A novel phase change composite with ultrahigh through-plane thermal conductivity and adjustable flexibility

Abstract

With the rapid development of micro-nano electronics, thermally conductive materials with remarkable through-plane thermal conductivity (κ⊥) and great flexibility are greatly urgent to effective thermal management. The fillers with high thermal conductivity (TC) are commonly assembled to achieve this target. However, the imperfect contact between the joint fillers will lead to high thermal resistance (R), hindering thermal transport.
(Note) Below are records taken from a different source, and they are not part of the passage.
$ cat src/rtl/bomb_sequencer.sv
// Round controller for the bomb: picks the live puzzle modules on start, runs the
// countdown and strike count while armed, and holds the win/loss result until the next start.
module bomb_sequencer #(
  parameter int unsigned TICK_CYCLES   = 27_000_000,
  parameter int unsigned START_SECONDS = 300,
  parameter int unsigned MAX_STRIKES   = 3,
  parameter logic [3:0]  FIXED_MASK    = 4'b0000
) (
  input  logic       clock,
  input  logic       reset,
  input  logic       start,
  input  logic [3:0] module_defused,
  input  logic [3:0] module_strike,
  output logic [3:0] enable,
  output logic       accum_enable,
  output logic [9:0] seconds_left,
  output logic [1:0] strikes,
  output logic       game_won,
  output logic       game_lost,
  output logic       busy
);

  localparam int unsigned PW = (TICK_CYCLES > 1) ? $clog2(TICK_CYCLES) : 1;
  localparam logic [PW-1:0] TICK_LAST = PW'(TICK_CYCLES - 1);
  localparam logic [2:0] MAX_S3 = 3'(MAX_STRIKES);
  localparam logic [9:0] START_S = 10'(START_SECONDS);
  localparam logic [15:0] LFSR_SEED = 16'hACE1;

  typedef enum logic [2:0] {StIdle, StSetup, StArmed, StWon, StLost} state_e;

  state_e        state;
  logic [15:0]   lfsr;
  logic [3:0]    mask;
  logic [PW-1:0] prescale;

  logic [15:0] lfsr_next;
  logic [3:0]  sel_mask;
  logic [3:0]  start_mask;
  logic [3:0]  hit;
  logic [2:0]  strike_sum;
  logic [1:0]  new_strikes;
  logic        tick;
  logic        win;
  logic        loss;

  always_comb begin
    lfsr_next   = {lfsr[14:0], lfsr[15] ^ lfsr[13] ^ lfsr[12] ^ lfsr[10]};
    sel_mask    = (FIXED_MASK != 4'b0000) ? FIXED_MASK : lfsr[3:0];
    // A round always has at least two live modules.
    start_mask  = ($countones(sel_mask) < 2) ? (sel_mask | 4'b0011) : sel_mask;
    hit         = module_strike & enable;
    strike_sum  = {1'b0, strikes} + {2'b0, hit[0]} + {2'b0, hit[1]}
                + {2'b0, hit[2]} + {2'b0, hit[3]};
    new_strikes = (strike_sum >= MAX_S3) ? MAX_S3[1:0] : strike_sum[1:0];
    tick        = (prescale == TICK_LAST);
    win         = ((module_defused & enable) == enable);
    loss        = ({1'b0, new_strikes} == MAX_S3) || (tick && seconds_left == 10'd1);
  end

  always_ff @(posedge clock or posedge reset) begin
    if (reset) begin
      state        <= StIdle;
      lfsr         <= LFSR_SEED;
      mask         <= 4'b0000;
      prescale     <= '0;
      enable       <= 4'b0000;
      accum_enable <= 1'b0;
      seconds_left <= 10'd0;
      strikes      <= 2'd0;
      game_won     <= 1'b0;
      game_lost    <= 1'b0;
      busy         <= 1'b0;
    end else begin
      lfsr <= lfsr_next;
      unique case (state)
        StIdle, StWon, StLost: begin
          if (start) begin
            state        <= StSetup;
            mask         <= start_mask;
            seconds_left <= START_S;
            strikes      <= 2'd0;
            game_won     <= 1'b0;
            game_lost    <= 1'b0;
            prescale     <= '0;
            busy         <= 1'b1;
          end
        end
        StSetup: begin
          state        <= StArmed;
          enable       <= mask;
          accum_enable <= 1'b1;
        end
        StArmed: begin
          strikes  <= new_strikes;
          prescale <= tick ? '0 : prescale + 1'b1;
          if (tick && seconds_left != 10'd0) seconds_left <= seconds_left - 10'd1;
          if (win || loss) begin
            state        <= win ? StWon : StLost;
            game_won     <= win;
            game_lost    <= !win;
            enable       <= 4'b0000;
            accum_enable <= 1'b0;
            busy         <= 1'b0;
          end
        end
        default: state <= StIdle;
      endcase
    end
  end

endmodule
$ cat config.mk
export PLATFORM = sky130hd
export DESIGN_NAME = bomb_sequencer
export DESIGN_NICKNAME = d
export VERILOG_FILES = /design/src/rtl/bomb_sequencer.sv
export SDC_FILE = /design/constraint.sdc
export NUM_CORES = 1
export LEC_CHECK = 0
export ABC_AREA = 1
export BUFFER_PORTS_ARGS = -buffer_cell sky130_fd_sc_hd__buf_2
export CORE_ASPECT_RATIO = 2
export CORE_MARGIN = 2
export CORE_UTILIZATION = 35
export DETAILED_ROUTE_END_ITERATION = 10
export PLACE_DENSITY = 0.54
export SLEW_MARGIN = 20
export SYNTH_ARGS = -nofsm -noshare
export SYNTH_HDL_FRONTEND = slang
export SYNTH_SLANG_ARGS = --single-unit
$ cat constraint.sdc
create_clock -name clock -period 2.5 [get_ports clock]
set_input_delay 0.5 -clock clock [delete_from_list [all_inputs] [get_ports clock]]
set_output_delay 0.5 -clock clock [all_outputs]
set_load 0.02 [all_outputs]
---- Yosys cells after proc, flatten, opt, wreduce, memory -nomap -nowiden ----
Index checks and enable logic that the tools add are counted.
operators by class
  muxes and demuxes ....................... 25
  bitwise logic cells ..................... 5
  equality and inequality tests ........... 11
  add/subtract/negate cells ............... 9
  order comparisons ....................... 2
  reduce and logical (&&, ||, !) cells .... 16
operators with widths
  operator                                                                 number
  25-bit two-way mux                                                       2
  25-bit case mux with 2 select lines                                      1
  25-bit by 1-bit adder with 25-bit output (second input constant)         1
  25-bit equality test (second input constant)                             1
  10-bit two-way mux                                                       2
  10-bit case mux with 2 select lines                                      1
  10-bit by 1-bit equality test with 1-bit output (second input constant)  1
  10-bit nonzero test                                                      1
  10-bit by 1-bit subtractor with 10-bit output (second input constant)    1
  3-bit by 1-bit adder with 3-bit output                                   3
  3-bit two-way mux                                                        3
  3-bit case mux with 3 select lines                                       1
  4-bit AND                                                                2
  1-bit case mux with 2 select lines                                       4
  4-bit case mux with 2 select lines                                       1
  2-bit AND reduction                                                      4
  3-bit by 2-bit equality test with 1-bit output (second input constant)   2
  2-bit two-way mux                                                        3
  2-bit inequality test (second input constant)                            3
  3-bit AND reduction                                                      2
  1-bit two-way mux                                                        5
  1-bit by 1-bit adder with 2-bit output                                   2
  4-bit equality test                                                      1
  4-bit two-way mux                                                        1
  other kinds (15)                                                         20
storage, ports and cells
  bits of input ports ..................... 11
  bits in registers ....................... 68

---- Longest topological paths before layout ----
Gate-level depths: netlist (run 1).
  word-level depth ........................ 12
  depth in mapped cells ................... 12

---- Worst setup path after synthesis (run 1) ----
No wires, ideal clock.
  path kind ............................... register to register
  start point ............................. reg enable[0]
  end point ............................... reg enable[2]
  arrival time ............................ 2548 ps
  stages on the path, launching flop included .. 13
  path slack .............................. -114 ps
  library setup time ...................... 66 ps
  cells stage by stage .................... dfrtp_1 > nand2_1 > fa_1 > fa_1 > inv_1 > fa_1 > nor2_1 > nor2_1 > nor2_1 > nand2_1 > nand2_1 > nand3_1 > nand2_1
between the ends
  cells in the longest elaborated chain, start to end .. 12
  elaborated cells between the ends (all ways) .. 14
  those cells by class .................... add/sub (4); order compare (1); eq/ne (3); mux (1); bitwise (2); reduce/logical (3)
ends and longest elaborated chain
  item                                                 line  source
  start: declaration                                   14    output logic [3:0] enable,
  start signal: assignment                             90    enable <= mask;
  4-bit AND                                            51    hit = module_strike & enable;
  2-bit by 1-bit adder with 3-bit output               52    strike_sum = {1'b0, strikes} + {2'b0, hit[0]} + {2'b0, hit[1]}
  3-bit by 1-bit adder with 3-bit output               52
  3-bit by 1-bit adder with 3-bit output (2 in a row)  53    + {2'b0, hit[2]} + {2'b0, hit[3]};
  3-bit by 2-bit >= comparator with 1-bit output       54    new_strikes = (strike_sum >= MAX_S3) ? MAX_S3[1:0] : strike_sum[1:0];
  2-bit two-way mux                                    54
  2-bit equality test                                  57    loss = ({1'b0, new_strikes} == MAX_S3) || (tick && seconds_left == 10'd1);
  1-bit logical OR                                     57
  1-bit logical OR (*)                                 97    if (win || loss) begin
  2-bit inequality test (no line) (*)                  --
  2-bit AND reduction (no line) (*)                    --
Every way passes the cells marked *; elsewhere a longest branch is shown, timed or not.
A chain may end at the register's enable or synchronous reset.

---- Final worst setup path (run 1) ----
  start point ............................. reg enable[2]
  end point ............................... reg enable[1]
between the ends
  cells in the longest elaborated chain, start to end .. 10
  elaborated cells between the ends (all ways) .. 12
  those cells by class .................... add/sub (2); order compare (1); eq/ne (3); mux (1); bitwise (2); reduce/logical (3)
ends and longest elaborated chain
  item                                                 line
  4-bit AND                                            51
  3-bit by 1-bit adder with 3-bit output (2 in a row)  53
  3-bit by 2-bit >= comparator with 1-bit output       54
  2-bit two-way mux                                    54
  2-bit equality test                                  57
  1-bit logical OR                                     57
  1-bit logical OR (*)                                 97
  2-bit inequality test (no line) (*)                  --
  2-bit AND reduction (no line) (*)                    --
Marked as above.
Herein, we fabricated thermal interface materials (TIMs) with ultra-high κ⊥ (up to 168.4 W m−1 K−1) and adjustable flexibility by the combination of highly thermally conductive carbon fiber bundles (CF) and polymer encapsulated phase change materials (PCMs). The alignment of consecutive CF guarantees the continuity of thermal paths, greatly facilitating thermal transport. While the slantly slicing technique and softening effect of PCMs beyond phase transition temperature lead to an attenuated compression stress (1.6 MPa@10% strain with a CF loading of 50 wt%). What’s more, the latent heat absorbed by PCMs is also conducive to thermal management. Thus, during a CPU temperature-control experiment, the application of as-prepared TIMs manifests a temperature decline of 33.9 °C of CPU. This work opens a new perspective to fabricating TIMs with ultrahigh κ⊥ and low compression stress (σ) by the combination of thermally induced flexible matrix and the slantly slicing technique of aligned CFs.